The Philippine economy’s best bet to shore up consumption and boost the economy—overseas Filipino worker (OFW) remittances—could remain weak until next year due to projected job losses and slow global economic recovery.
Ateneo Center for Economic Research and Development (ACERD) Director Alvin P. Ang told the BusinessMirror that, at best, remittance growth could remain flat next year.
This also means that another 400,000 OFWs could lose their jobs in 2021. This, he said, is the same number of OFWs expected to come home this year.
“With less new hires and more going home, remittance at best will be flat but basically will decline if global recovery is slower than expectations,” Ang told BusinessMirror over the weekend.
Ang added that other factors such as a strong peso and oil price issues in the Middle East where most of OFWs work, could further compound the problems of remittance-receiving families and the Philippine economy.
He explained that if oil prices remain erratic next year, there is a chance that remittance growth could contract in 2021.
Institute for Migration and Development Issues (IMDI) Executive Director Jeremaiah M. Opiniano also said this is part of the reason for the call to “not expect too much from Pinoys abroad.”
According to Opiniano, who is also assistant professor at the University of Santo Tomas, OFWs are already feeling the stress of their limited financial capacity, especially given the state of the global economy and the pandemic, as well as the appreciation of the peso.
Earlier this year, Ang and Opiniano released two policy briefs which stated that lockdowns imposed on various host countries have reduced the financial capability of OFWs.
This has caused many OFWs to be laid off from their jobs and forced to go home to the Philippines while others may have suffered pay cuts and forced to ride out the current crisis where they are.
“Months of remittance data reveal rising dollar volumes while the peso is appreciating.
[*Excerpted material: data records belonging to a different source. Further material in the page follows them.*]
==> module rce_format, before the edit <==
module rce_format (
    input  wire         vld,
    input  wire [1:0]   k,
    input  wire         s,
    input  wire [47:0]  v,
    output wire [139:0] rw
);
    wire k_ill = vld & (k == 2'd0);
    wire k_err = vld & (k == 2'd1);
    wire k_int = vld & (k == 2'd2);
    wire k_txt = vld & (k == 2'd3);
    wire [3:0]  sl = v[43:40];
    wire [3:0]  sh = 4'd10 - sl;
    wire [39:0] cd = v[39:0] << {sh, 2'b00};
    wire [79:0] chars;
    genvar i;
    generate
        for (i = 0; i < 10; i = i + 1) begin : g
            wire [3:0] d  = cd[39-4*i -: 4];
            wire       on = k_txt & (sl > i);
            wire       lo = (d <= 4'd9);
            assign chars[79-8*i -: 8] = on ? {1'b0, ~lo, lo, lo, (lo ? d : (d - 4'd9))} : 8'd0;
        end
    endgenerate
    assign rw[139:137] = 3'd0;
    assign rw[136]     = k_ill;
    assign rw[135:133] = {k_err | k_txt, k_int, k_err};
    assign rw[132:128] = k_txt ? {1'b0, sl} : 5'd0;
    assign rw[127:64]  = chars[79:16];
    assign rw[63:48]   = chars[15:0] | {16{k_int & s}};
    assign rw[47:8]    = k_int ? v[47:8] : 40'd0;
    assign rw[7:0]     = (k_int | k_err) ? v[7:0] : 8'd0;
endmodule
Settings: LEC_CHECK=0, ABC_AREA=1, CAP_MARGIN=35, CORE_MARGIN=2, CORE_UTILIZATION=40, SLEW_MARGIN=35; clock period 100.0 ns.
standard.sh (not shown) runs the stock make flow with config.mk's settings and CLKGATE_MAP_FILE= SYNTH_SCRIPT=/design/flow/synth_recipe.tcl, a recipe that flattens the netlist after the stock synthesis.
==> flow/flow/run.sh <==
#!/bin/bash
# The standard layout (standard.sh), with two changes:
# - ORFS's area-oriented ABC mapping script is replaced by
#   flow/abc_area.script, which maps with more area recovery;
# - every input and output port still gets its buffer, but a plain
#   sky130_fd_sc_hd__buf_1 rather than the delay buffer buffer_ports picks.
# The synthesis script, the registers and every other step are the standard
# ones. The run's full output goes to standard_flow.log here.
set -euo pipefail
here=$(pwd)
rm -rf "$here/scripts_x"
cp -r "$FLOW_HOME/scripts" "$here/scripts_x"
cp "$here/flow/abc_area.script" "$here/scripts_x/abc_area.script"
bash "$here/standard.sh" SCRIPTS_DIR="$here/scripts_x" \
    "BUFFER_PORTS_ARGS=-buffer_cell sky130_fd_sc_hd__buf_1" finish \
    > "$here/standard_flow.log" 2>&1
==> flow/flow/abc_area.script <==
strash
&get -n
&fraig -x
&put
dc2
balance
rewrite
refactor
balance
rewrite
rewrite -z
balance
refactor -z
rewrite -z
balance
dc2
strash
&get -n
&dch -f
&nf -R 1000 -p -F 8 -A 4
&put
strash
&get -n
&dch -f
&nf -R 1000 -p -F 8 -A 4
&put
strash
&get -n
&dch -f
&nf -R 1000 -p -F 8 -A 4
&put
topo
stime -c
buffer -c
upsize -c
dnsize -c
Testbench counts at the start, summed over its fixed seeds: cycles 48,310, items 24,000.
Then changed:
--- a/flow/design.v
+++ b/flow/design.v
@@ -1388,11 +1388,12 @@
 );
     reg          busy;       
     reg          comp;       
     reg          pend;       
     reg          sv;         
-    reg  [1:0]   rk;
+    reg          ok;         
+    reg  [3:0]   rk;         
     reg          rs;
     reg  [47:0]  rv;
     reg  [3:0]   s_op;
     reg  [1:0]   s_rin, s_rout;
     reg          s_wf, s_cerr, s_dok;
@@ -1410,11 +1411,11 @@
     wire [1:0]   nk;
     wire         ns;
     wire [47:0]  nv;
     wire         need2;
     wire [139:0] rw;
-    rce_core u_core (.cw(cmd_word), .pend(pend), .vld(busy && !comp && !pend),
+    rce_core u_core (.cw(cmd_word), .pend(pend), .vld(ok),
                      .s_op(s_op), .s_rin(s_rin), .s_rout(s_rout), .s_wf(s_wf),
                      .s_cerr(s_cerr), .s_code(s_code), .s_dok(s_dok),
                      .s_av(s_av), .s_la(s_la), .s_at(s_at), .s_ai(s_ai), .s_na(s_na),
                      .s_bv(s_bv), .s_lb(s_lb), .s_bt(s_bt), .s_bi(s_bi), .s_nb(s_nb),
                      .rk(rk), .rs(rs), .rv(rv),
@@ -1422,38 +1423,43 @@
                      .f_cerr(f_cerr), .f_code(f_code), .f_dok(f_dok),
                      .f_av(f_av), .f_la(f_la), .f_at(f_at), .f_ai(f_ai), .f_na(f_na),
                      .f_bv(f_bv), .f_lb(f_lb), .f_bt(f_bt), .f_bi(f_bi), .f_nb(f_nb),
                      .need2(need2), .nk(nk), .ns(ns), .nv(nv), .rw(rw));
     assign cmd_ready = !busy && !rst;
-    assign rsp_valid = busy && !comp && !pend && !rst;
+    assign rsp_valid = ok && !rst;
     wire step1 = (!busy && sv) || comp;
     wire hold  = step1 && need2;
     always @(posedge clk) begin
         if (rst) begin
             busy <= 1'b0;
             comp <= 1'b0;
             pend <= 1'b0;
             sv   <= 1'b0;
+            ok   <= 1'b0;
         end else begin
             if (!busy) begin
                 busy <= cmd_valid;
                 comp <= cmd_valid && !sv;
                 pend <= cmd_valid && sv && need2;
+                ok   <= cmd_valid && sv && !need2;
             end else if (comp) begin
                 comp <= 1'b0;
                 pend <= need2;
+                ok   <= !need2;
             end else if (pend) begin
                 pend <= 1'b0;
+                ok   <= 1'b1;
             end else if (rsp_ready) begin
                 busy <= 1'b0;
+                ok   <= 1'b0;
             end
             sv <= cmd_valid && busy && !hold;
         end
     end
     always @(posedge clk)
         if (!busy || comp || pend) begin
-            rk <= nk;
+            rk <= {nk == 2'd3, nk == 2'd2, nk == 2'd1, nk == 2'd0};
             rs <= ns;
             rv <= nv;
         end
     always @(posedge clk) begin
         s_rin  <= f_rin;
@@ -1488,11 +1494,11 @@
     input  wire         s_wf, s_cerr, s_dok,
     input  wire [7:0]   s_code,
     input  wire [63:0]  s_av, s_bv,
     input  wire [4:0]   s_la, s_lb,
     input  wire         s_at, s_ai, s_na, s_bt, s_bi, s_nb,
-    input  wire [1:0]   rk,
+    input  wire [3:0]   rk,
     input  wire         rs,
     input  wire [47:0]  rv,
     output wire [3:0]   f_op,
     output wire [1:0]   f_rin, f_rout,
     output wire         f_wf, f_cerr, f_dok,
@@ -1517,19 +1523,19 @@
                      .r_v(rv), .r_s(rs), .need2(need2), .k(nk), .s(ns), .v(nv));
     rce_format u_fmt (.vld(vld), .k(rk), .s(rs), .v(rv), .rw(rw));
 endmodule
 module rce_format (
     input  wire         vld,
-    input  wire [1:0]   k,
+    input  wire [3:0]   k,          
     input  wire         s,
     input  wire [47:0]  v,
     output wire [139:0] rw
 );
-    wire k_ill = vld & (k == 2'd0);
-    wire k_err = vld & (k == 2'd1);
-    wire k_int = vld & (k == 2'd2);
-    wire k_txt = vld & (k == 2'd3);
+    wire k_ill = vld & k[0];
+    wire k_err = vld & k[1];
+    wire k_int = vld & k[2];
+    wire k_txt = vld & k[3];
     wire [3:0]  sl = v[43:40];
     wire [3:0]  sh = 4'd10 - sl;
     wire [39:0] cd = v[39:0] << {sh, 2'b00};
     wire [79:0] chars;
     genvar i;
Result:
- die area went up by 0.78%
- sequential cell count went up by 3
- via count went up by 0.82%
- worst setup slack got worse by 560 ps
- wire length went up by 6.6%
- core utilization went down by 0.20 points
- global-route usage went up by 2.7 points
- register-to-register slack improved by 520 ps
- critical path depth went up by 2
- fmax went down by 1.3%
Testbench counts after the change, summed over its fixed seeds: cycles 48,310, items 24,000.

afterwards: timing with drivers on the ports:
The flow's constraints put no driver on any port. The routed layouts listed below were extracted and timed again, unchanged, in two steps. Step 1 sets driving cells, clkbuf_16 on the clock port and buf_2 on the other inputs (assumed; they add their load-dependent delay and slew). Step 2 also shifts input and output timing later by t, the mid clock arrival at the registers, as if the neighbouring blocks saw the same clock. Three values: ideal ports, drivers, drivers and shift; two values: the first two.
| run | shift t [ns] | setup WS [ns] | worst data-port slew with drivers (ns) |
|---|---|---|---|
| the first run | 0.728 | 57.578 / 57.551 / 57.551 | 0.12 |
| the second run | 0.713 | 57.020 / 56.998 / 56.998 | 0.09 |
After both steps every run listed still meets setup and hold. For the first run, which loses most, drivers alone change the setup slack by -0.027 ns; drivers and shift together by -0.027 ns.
What follows belongs to an exercise in optimizing a design on an open flow for small area, a short achievable clock period and few clock cycles; a production flow would make more cautious choices. Function was checked by simulation only, so behaviour that the tests miss may differ from the original. Power figures rest on the tool's default switching activity, not on a simulated workload.

## flow/flow/run.sh

```bash
#!/bin/bash
# Standard ORFS layout (the standard.sh, unchanged synthesis), with the
# port buffers inserted by global placement taken from the plain buffer
# sky130_fd_sc_hd__buf_1 instead of the default choice.
set -euo pipefail
export BUFFER_PORTS_ARGS="-buffer_cell sky130_fd_sc_hd__buf_1"
bash standard.sh finish > standard.log 2>&1
```

## flow/standard.sh

```bash
#!/bin/bash
# synth_recipe.tcl (not shown) runs the flow's synth.tcl, then flattens the netlist and writes it again
# the make line also repeats each setting of config.mk as NAME=value (left out here)
make -C /OpenROAD-flow-scripts/flow DESIGN_CONFIG=/design/flow/config.mk WORK_HOME=/design/flow/orfs CLKGATE_MAP_FILE= SYNTH_SCRIPT=/design/flow/synth_recipe.tcl "${@:-finish}"
```
What follows belongs to an exercise in optimizing a design on an open flow for small area; a production flow would make more cautious choices. The RTL was checked by simulation tests, not by an equivalence proof against the original design. Power and IR drop assume default switching activity.

==> inputs of run a <==
Design pitchcomm_engine, start of the top module:
module pitchcomm_engine (
  input  wire        clk,
  input  wire        rst,         
  input  wire        bus_valid,
  input  wire        bus_write,
  input  wire [7:0]  bus_addr,
  input  wire [3:0]  bus_be,
  input  wire [31:0] bus_wdata,
  output wire [31:0] bus_rdata,
  output wire        bus_fault
);
clock: 8.0 ns
lec_check: 0
cap_margin: 20
core_margin: 2
core_utilization: 60
gpl_timing_driven: 0
slew_margin: 20
synth_hierarchical: 1
standard.sh (not shown) runs the stock make flow with config.mk's settings and CLKGATE_MAP_FILE= SYNTH_SCRIPT=/design/flow/synth_recipe.tcl, a recipe that flattens the netlist after the stock synthesis.
==> flow/flow/run.sh <==
#!/bin/bash
# The standard layout (standard.sh, unchanged synthesis), with two changes:
# - the port buffers are the smallest buffer cell (buf_1) instead of the one
#   buffer_ports picks by default;
# - clock tree synthesis uses clkbuf_8 buffers in larger sink clusters and
#   inserts no dummy loads.
# standard.sh's full output goes to standard.log; ORFS's per-step logs are in
# orfs/logs/.
set -euo pipefail
export BUFFER_PORTS_ARGS="-buffer_cell sky130_fd_sc_hd__buf_1"
export CTS_ARGS="-sink_clustering_enable -repair_clock_nets -dont_use_dummy_load -buf_list sky130_fd_sc_hd__clkbuf_8 -sink_clustering_size 16 -sink_clustering_max_diameter 60"
bash standard.sh > standard.log 2>&1
==> run b (differences from run a) <==
--- a/flow/design.v
+++ b/flow/design.v
@@ -243,13 +243,13 @@
   wire is_enc_seq  = (op == 8'h11);
   wire is_seq_load = (op == 8'h12) && za && zb;
   wire is_decode   = (op == 8'h20) && za && zb && zc;
   wire is_admit    = (op == 8'h30) && zb;
   wire is_legal    = is_nop | is_ck_init | is_ck_upd | is_enc_next | is_enc_seq |
                      is_seq_load | is_decode | is_admit;
-  wire        crc_tx  = bus_addr[6];    
+  wire        crc_tx  = bus_addr[6] & ~bus_addr[5];
   wire        crc_rx  = ~crc_tx;
   wire [23:0] crc_src;
   wire [23:0] tx_src = {txb4, txb3, txb2};
   generate
     for (g = 0; g < 24; g = g + 1) begin : g_csrc
       pc_ao22 u_m (.a1(tx_src[g]), .a2(crc_tx), .b1(rxb[16 + g]), .b2(crc_rx), .y(crc_src[g]));
@@ -427,17 +427,18 @@
     last_time <= lt_d;
     result    <= rst ? S_OK : (we_cmd ? cmd_result : result);
     err       <= nrst & (err | fault_now | (we_cmd & ~is_legal));
   end
   wire a6 = bus_addr[6], a5 = bus_addr[5], a4 = bus_addr[4], a3 = bus_addr[3], a2 = bus_addr[2];
   wire [2:0] bi = bus_addr[4:2];
-  wire [7:0] sR, sT;
+  wire [7:0] sR, sT, sB;
   generate
     for (g = 0; g < 8; g = g + 1) begin : g_sel
       assign sR[g] = a6 & a5 & (bi == g);
       assign sT[g] = a6 & ~a5 & (bi == g) & tx_ok;
+      assign sB[g] = a6 & (bi == g) & (a5 | tx_ok);    
     end
   endgenerate
   wire s_now    = ~a6 & a5 & ~a3 & ~a2;
   wire s_rxlen  = ~a6 & a5 & ~a3 & a2;
   wire s_dds    = ~a6 & a5 & a3 & ~a2 & valid;
   wire s_lt     = ~a6 & a5 & a3 & a2 & valid;
@@ -451,27 +452,26 @@
   wire [31:0] kconst = ({32{s_config}} & 32'h0001CC73) | ({32{s_window}} & 32'h000001F4) |
                        ({32{s_preset}} & 32'h0000FFFF) | ({32{sT[0]}} & 32'h000000CC) |
                        ({32{sT[1]}} & 32'h00000001) | ({32{s_dds}} & 32'h00010000);
   wire [3:0] status_lo = {result[2] & result[1], result};
   generate
     for (g = 0; g < 8; g = g + 1) begin : g_rd_lo
-      wire [6:0] t;
-      pc_aoi222 u0 (.a1(sR[0]), .a2(rxb[g]),      .b1(sR[1]), .b2(rxb[8 + g]),  .c1(sR[2]), .c2(rxb[16 + g]), .y(t[0]));
-      pc_aoi222 u1 (.a1(sR[3]), .a2(rxb[24 + g]), .b1(sR[4]), .b2(rxb[32 + g]), .c1(sR[5]), .c2(rxb[40 + g]), .y(t[1]));
-      pc_aoi222 u2 (.a1(sR[6]), .a2(rxb[48 + g]), .b1(sR[7]), .b2(rxb[56 + g]), .c1(sT[2]), .c2(txb2[g]),    .y(t[2]));
-      pc_aoi222 u3 (.a1(sT[3]), .a2(txb3[g]),     .b1(sT[4]), .b2(txb4[g]),     .c1(sT[5]), .c2(fcrc[8 + g]), .y(t[3]));
-      pc_aoi222 u4 (.a1(sT[6]), .a2(fcrc[g]),     .b1(s_ck),  .b2(ck_acc[g]),   .c1(s_txseq), .c2(txseq[g]), .y(t[4]));
-      pc_aoi222 u5 (.a1(s_rxf), .a2(rx_seq[g]),   .b1(s_now), .b2(now[g]),      .c1(s_rxlen), .c2(rxlen[g]), .y(t[5]));
+      wire [5:0] t;
+      pc_aoi222 u0 (.a1(sR[0]), .a2(rxb[g]),      .b1(sR[1]), .b2(rxb[8 + g]),  .c1(sB[2]), .c2(crc_src[g]),      .y(t[0]));
+      pc_aoi222 u1 (.a1(sB[3]), .a2(crc_src[8 + g]), .b1(sB[4]), .b2(crc_src[16 + g]), .c1(sR[5]), .c2(rxb[40 + g]), .y(t[1]));
+      pc_aoi222 u2 (.a1(sR[6]), .a2(rxb[48 + g]), .b1(sR[7]), .b2(rxb[56 + g]), .c1(sT[5]), .c2(fcrc[8 + g]), .y(t[2]));
+      pc_aoi222 u3 (.a1(sT[6]), .a2(fcrc[g]),     .b1(s_ck),  .b2(ck_acc[g]),   .c1(s_txseq), .c2(txseq[g]), .y(t[3]));
+      pc_aoi222 u4 (.a1(s_rxf), .a2(rx_seq[g]),   .b1(s_now), .b2(now[g]),      .c1(s_rxlen), .c2(rxlen[g]), .y(t[4]));
       if (g < 4) begin : g_st
-        pc_aoi222 u6 (.a1(s_dds), .a2(last_seq[g]), .b1(s_lt), .b2(last_time[g]), .c1(s_status), .c2(status_lo[g]), .y(t[6]));
+        pc_aoi222 u5 (.a1(s_dds), .a2(last_seq[g]), .b1(s_lt), .b2(last_time[g]), .c1(s_status), .c2(status_lo[g]), .y(t[5]));
         assign bus_rdata[g] = ~(&t) | kconst[g];
       end else begin : g_nst
         wire t7, t8;
         pc_nand2 u7 (.a(s_dds), .b(last_seq[g]), .y(t7));
         pc_nand2 u8 (.a(s_lt), .b(last_time[g]), .y(t8));
-        assign bus_rdata[g] = ~(&t[5:0] & t7 & t8) | kconst[g];
+        assign bus_rdata[g] = ~(&t[4:0] & t7 & t8) | kconst[g];
       end
     end
   endgenerate
   generate
     for (g = 8; g < 16; g = g + 1) begin : g_rd_mid
       wire [1:0] t;
Settings changed: GPL_TIMING_DRIVEN 0 to default.
==> notes <==
In run a the synthesized area is higher than in run b, by 0.50%.
Global-route usage: run b is lower than run a (1.8 points).
Between run b and run a, the lower core utilization is in run b (gap 0.36 points).
In run b the power is larger than in run a, by 1.4%.
Of run a and run b, run b has the higher sequential share of layout area (gap 0.34 points).
Of run b and run a, run a has the higher via count (gap 3.1%, measured against run a).
Between run b and run a, the lower clock-buffer cell count is in run a (gap 2).
Of run a and run b, run a has the higher synthesized cell count (gap about 0.54%, measured against run b).
Of run a and run b, run b has the higher setup slack (gap 0.68 ns).
Between run b and run a, the lower final area is in run b (gap about 0.9%, measured against run a).

## static timing again, ports no longer ideal
The flow's constraints put no driver on any port. The routed layouts listed below were extracted and timed again, unchanged, in two steps. Step 1 assumes that a clkbuf_16 drives the clock port and a buf_2 every other input. Step 2 times the ports against the registers' clock, not the clock port: input delays grow and output delays shrink by t, the midpoint of the rising clock arrivals with the driver on. Slacks: ideal / step 1 / step 2; pairs: ideal / step 1.
run | shift t [ns] | setup WS [ns] | worst setup path at the end | latest minus earliest clock arrival (ns) | worst register clock-pin slew, ns
run a | 0.578 | 0.352 / 0.287 / -0.137 | input to register | 0.036 / 0.035 | 0.10 / 0.10
run b | 0.571 | 1.032 / 1.012 / 1.012 | input to output | 0.070 / 0.070 | 0.10 / 0.10
Met with ideal ports but missed after step 2: setup timing in run a. The setup slack of run a, which loses most, moves by -0.065 ns with the drivers and by -0.489 ns with both steps.
This is an optimization exercise on Yosys and OpenROAD, whose aim is small area, a short achievable clock period and few clock cycles per item, not a production implementation. In this exercise RTL edits were held to simulation tests only and were not proved equivalent to the original.

before:
Design dxt_codec, start of the top module:
module dxt_codec (
    input  wire         clk,
    input  wire         rst,
    input  wire         in_valid,
    output wire         in_ready,
    input  wire [2:0]   in_op,
    input  wire [511:0] in_data,
    output wire         out_valid,
    input  wire         out_ready,
    output wire [511:0] out_data
);
Size: about 32000 cells after synthesis, ~1700 flip-flops, ~1000 I/O pins, roughly 250000 sq um of cells after synthesis.
clock: 20.0 ns
lec_check: 0
cap_margin: 20
core_margin: 2
core_utilization: 30
place_density: 0.45
slew_margin: 20
standard.sh (not shown) runs the stock make flow with config.mk's settings and CLKGATE_MAP_FILE= SYNTH_SCRIPT=/design/flow/synth_recipe.tcl, a recipe that flattens the netlist after the stock synthesis.
==> flow/flow/run.sh <==
#!/bin/bash
# Own layout flow: the standard ORFS flow with two changes. Synthesis maps
# the logic with the ABC script in flow/abc.script, and the layout's timing repair aims for the setup
# slack margin in flow/margin.txt (the clock and constraints are unchanged). The registers must come out exactly as in the standard
# synthesis (same names and cell types); run.sh checks this and falls back to
# the standard netlist if they do not.
set -uo pipefail
D=$(pwd)
P=${FLOW_PLATFORM:-sky130hd}
MK=(make -C "$FLOW_HOME" DESIGN_CONFIG="$D/config.mk" CLKGATE_MAP_FILE=)

# 1. the standard synthesis, for reference
"${MK[@]}" WORK_HOME="$D/orfs_std" SYNTH_SCRIPT="$D/synth_recipe.tcl" synth > "$D/synth_standard.log" 2>&1 \
  || { echo "standard synthesis failed"; exit 1; }
STD="$D/orfs_std/results/$P/dxt_codec/base/1_2_yosys.v"

# 2. this flow's synthesis, in the layout's work folder
export OWN_ABC_SCRIPT="$D/flow/abc.script"
"${MK[@]}" WORK_HOME="$D/orfs" SYNTH_SCRIPT="$D/flow/own_synth.tcl" synth > "$D/synth_own.log" 2>&1 \
  || { echo "own synthesis failed"; exit 1; }
OWN="$D/orfs/results/$P/dxt_codec/base/1_2_yosys.v"

regs() { python3 "$D/flow/regs.py" "$1"; }
if ! cmp -s <(regs "$STD") <(regs "$OWN"); then
  echo "register sets differ; using the standard netlist"
  diff <(regs "$STD") <(regs "$OWN") | head -20
  cp "$STD" "$OWN"
  touch "$OWN"
fi

# 4. the rest of the standard flow on that netlist, as standard.sh runs it
#    but with the repair margin
M=$(cat "$D/flow/margin.txt")
"${MK[@]}" WORK_HOME="$D/orfs" SYNTH_SCRIPT="$D/synth_recipe.tcl" SETUP_SLACK_MARGIN="$M" finish > "$D/layout.log" 2>&1 \
  || { echo "layout failed"; tail -20 "$D/layout.log"; exit 1; }
F="$D/orfs/results/$P/dxt_codec/base/6_final.odb"
: # left out here: write the final layout as DEF
==> flow/flow/abc.script <==
strash
&get -n
&st
&syn2
&if -g -K 6
&synch2
&nf
&put
strash
dch
map -D 1000 -a
topo
upsize -c
dnsize -c
==> flow/flow/own_synth.tcl <==
# The standard synthesis (synth_recipe.tcl) with one change: the final ABC
# mapping uses the script named by OWN_ABC_SCRIPT.
proc synth {args} { yosys synth -nofsm -noshare {*}$args }
proc abc {args} {
  set i [lsearch -exact $args -script]
  if {$i >= 0} { lset args [expr {$i + 1}] $::env(OWN_ABC_SCRIPT) }
  yosys abc {*}$args
}
source $::env(SCRIPTS_DIR)/synth.tcl
# left out here: clear keep_hierarchy, flatten, clean up, hide names made inside functions, write 1_2_yosys.v
==> flow/flow/regs.py <==
# Lists a netlist's flip-flops and latches as "instance cell-type" (drive
# strength dropped).
import re, sys
txt = open(sys.argv[1]).read()
out = []
for cell, inst in re.findall(r"\b(sky130_fd_sc_hd__(?:e?s?df\w*?|dl[xr]\w*?|dlclk\w*?))_\d+\s+(\\?\S+)\s*\(", txt):
    out.append(f"{inst} {cell}")
print("\n".join(sorted(out)))
Other scripts of this flow, unchanged in this note and not shown: flow/flow/margin.txt
Nothing crashed in before and all stages finished; the problem is that the final layout failed, the offending checks being antenna violations.
Testbench counts of before, summed over its fixed seeds: cycles 4,024, items 4,000.
This design comes from an exercise in tuning for small area, a short achievable clock period and few clock cycles on the open sky130 flow, not from production work. In this exercise RTL edits were held to simulation tests only and were not proved equivalent to the original. Power figures rest on the tool's default switching activity, not on a simulated workload.

<file path="config.mk">
export PLATFORM = sky130hd
export DESIGN_NAME = updi_host
export DESIGN_NICKNAME = updi_host
export VERILOG_FILES = /design/flow/design.v
export SDC_FILE = /design/flow/constraint.sdc
export NUM_CORES = 4
export LEC_CHECK = 0
export ABC_CLOCK_PERIOD_IN_PS = 4000
export CAP_MARGIN = 20
export CORE_MARGIN = 2
export CORE_UTILIZATION = 40
export CTS_BUF_LIST = sky130_fd_sc_hd__clkbuf_4 sky130_fd_sc_hd__clkbuf_8
export CTS_CLUSTER_SIZE = 30
export SETUP_SLACK_MARGIN = 3.5
export SLEW_MARGIN = 20
</file>
<file path="constraint.sdc">
create_clock -name core_clock -period 8.0 [get_ports {clk}]
set_input_delay 1.6000 -clock core_clock [delete_from_list [all_inputs] [get_ports {clk}]]
set_output_delay 1.6000 -clock core_clock [all_outputs]
set_load 0.01 [all_outputs]
</file>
That is another stressful point: They had to send more, and we’re in a pandemic,” Opiniano told this newspaper.
“We now see the real cost of this continued but surprising efforts of Pinoys abroad: how long can they, their physical and mental health, and their money hold on during this pandemic?” he added.
These local views lend credence to the report of the Asean+3 Macroeconomic Research Office (AMRO) that the recent increases in remittances were only temporary.
The report stated that temporary boost received by remittances from the availability of digital services such as mobile wallets and internet banking could just be “hiding ongoing weaknesses.”
The Amro noted that with mobility restrictions and closed borders, migrants are expected to send remittances through formal channels which may cost more compared to informal channels.
Further, the jump in remittances in the past few months, the Amro said may also speak of returning migrants who were repatriated due to job losses. The Amro added that in the region, it is expected that continuing “outbreaks and stop-go economic activity” in destination countries may not help the cause of migrants in the region, including OFWs.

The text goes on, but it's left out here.